* **ACTIVITY**:
Find each line in the records below that contains the word "shown", and copy it out.
+ + + + + + +
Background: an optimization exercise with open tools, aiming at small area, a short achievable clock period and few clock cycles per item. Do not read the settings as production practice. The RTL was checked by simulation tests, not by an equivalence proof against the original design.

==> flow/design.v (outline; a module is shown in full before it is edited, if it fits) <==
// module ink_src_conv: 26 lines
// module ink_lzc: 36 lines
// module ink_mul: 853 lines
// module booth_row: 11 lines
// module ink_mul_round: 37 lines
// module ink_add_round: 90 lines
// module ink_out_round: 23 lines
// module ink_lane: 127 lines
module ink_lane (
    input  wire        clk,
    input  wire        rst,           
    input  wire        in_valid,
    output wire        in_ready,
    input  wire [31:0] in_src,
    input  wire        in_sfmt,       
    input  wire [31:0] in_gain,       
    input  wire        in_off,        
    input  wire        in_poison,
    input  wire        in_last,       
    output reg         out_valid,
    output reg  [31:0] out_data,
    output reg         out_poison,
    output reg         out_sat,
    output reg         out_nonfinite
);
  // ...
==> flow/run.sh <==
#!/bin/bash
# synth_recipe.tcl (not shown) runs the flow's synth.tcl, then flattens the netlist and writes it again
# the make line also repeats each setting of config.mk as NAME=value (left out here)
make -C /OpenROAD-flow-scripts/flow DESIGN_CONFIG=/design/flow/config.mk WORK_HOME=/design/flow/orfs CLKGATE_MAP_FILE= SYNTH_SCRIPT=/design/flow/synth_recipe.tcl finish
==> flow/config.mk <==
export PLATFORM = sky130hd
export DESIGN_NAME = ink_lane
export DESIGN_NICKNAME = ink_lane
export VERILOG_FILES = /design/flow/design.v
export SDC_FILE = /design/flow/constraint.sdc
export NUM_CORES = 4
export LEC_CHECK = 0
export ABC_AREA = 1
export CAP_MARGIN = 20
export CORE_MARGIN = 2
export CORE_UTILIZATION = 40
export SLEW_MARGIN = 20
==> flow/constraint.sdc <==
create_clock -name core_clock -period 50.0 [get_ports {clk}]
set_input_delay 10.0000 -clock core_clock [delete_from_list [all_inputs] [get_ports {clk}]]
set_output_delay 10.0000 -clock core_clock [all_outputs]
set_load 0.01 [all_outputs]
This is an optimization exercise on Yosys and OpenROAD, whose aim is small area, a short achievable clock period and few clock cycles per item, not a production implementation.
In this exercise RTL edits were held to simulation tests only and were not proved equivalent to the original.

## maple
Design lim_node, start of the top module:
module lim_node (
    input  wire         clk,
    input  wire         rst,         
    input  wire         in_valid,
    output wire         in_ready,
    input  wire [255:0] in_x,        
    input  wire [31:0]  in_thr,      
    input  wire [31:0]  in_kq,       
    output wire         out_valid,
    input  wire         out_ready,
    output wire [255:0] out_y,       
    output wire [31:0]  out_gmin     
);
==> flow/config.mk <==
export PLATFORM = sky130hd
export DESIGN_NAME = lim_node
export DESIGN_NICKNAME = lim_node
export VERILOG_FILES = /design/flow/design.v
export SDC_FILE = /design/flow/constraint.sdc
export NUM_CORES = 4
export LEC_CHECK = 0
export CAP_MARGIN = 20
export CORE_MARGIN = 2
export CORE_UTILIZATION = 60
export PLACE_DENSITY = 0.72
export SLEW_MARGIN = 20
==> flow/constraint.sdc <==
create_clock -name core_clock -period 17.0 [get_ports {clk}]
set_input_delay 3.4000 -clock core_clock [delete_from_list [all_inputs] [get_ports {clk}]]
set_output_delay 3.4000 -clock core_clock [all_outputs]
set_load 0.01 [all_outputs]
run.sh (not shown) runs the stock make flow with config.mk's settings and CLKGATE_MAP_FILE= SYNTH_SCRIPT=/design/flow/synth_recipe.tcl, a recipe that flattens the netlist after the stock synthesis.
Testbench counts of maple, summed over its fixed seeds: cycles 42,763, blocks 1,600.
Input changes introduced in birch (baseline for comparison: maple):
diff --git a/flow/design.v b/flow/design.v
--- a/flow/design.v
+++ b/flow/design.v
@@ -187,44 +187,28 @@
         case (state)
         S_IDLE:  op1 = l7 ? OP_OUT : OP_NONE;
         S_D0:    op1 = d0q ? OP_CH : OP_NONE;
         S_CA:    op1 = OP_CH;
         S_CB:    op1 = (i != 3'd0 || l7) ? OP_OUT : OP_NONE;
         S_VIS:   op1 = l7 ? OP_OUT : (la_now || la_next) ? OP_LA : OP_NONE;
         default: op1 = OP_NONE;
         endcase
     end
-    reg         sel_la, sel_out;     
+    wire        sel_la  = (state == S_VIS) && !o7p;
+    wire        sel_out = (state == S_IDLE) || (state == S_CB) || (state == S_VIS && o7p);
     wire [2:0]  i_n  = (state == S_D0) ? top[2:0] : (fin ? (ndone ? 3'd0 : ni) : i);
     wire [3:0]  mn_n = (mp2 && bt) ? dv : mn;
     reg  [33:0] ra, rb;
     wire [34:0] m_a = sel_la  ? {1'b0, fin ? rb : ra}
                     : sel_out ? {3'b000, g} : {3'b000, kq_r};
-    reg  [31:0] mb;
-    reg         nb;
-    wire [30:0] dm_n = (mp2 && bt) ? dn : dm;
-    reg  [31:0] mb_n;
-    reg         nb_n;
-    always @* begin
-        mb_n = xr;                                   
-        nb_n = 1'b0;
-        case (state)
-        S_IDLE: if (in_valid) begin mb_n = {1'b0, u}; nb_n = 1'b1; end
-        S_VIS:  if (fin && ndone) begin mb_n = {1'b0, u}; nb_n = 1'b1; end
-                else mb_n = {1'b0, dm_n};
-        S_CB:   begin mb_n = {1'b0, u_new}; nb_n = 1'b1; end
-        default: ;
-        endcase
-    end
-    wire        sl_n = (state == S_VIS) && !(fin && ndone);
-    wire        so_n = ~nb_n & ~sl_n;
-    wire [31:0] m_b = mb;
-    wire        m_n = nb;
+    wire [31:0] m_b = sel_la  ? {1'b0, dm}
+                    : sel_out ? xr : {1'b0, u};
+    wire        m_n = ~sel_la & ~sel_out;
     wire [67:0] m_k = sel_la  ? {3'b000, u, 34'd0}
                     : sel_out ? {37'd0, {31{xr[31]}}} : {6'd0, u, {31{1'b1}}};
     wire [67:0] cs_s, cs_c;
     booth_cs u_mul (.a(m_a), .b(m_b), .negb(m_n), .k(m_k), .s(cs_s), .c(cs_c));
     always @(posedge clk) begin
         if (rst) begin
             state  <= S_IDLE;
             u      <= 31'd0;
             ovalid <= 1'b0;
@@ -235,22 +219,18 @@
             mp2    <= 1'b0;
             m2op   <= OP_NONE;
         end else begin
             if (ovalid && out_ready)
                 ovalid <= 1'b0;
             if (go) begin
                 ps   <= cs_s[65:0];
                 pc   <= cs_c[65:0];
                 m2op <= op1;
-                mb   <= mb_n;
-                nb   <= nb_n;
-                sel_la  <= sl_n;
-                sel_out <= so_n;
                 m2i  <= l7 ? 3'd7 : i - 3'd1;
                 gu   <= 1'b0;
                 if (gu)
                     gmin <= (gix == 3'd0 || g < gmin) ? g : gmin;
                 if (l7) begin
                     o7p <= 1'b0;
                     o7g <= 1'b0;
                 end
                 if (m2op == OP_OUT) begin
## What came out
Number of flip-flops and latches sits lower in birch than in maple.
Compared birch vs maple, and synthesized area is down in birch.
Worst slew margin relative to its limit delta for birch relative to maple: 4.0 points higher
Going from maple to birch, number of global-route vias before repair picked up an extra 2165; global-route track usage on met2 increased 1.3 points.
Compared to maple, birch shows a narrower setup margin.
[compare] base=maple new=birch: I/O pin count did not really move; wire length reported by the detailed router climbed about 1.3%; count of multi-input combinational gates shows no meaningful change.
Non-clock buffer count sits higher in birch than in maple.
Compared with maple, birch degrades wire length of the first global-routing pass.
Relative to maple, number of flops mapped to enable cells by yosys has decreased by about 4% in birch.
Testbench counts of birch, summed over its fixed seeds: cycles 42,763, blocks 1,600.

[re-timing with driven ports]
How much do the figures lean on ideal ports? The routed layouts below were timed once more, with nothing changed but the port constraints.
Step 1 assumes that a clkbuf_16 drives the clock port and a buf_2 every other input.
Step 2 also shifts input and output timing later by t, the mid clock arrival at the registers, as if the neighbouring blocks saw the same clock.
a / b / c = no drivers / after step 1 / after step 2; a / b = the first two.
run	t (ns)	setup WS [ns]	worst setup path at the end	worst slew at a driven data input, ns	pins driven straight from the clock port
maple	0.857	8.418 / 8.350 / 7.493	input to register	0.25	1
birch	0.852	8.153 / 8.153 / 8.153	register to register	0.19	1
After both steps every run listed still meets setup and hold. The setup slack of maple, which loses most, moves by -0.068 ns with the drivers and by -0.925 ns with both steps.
+ + + + + + +
* **FINISHED EXERCISE**:
==> flow/design.v (outline; a module is shown in full before it is edited, if it fits) <==
# synth_recipe.tcl (not shown) runs the flow's synth.tcl, then flattens the netlist and writes it again
run.sh (not shown) runs the stock make flow with config.mk's settings and CLKGATE_MAP_FILE= SYNTH_SCRIPT=/design/flow/synth_recipe.tcl, a recipe that flattens the netlist after the stock synthesis.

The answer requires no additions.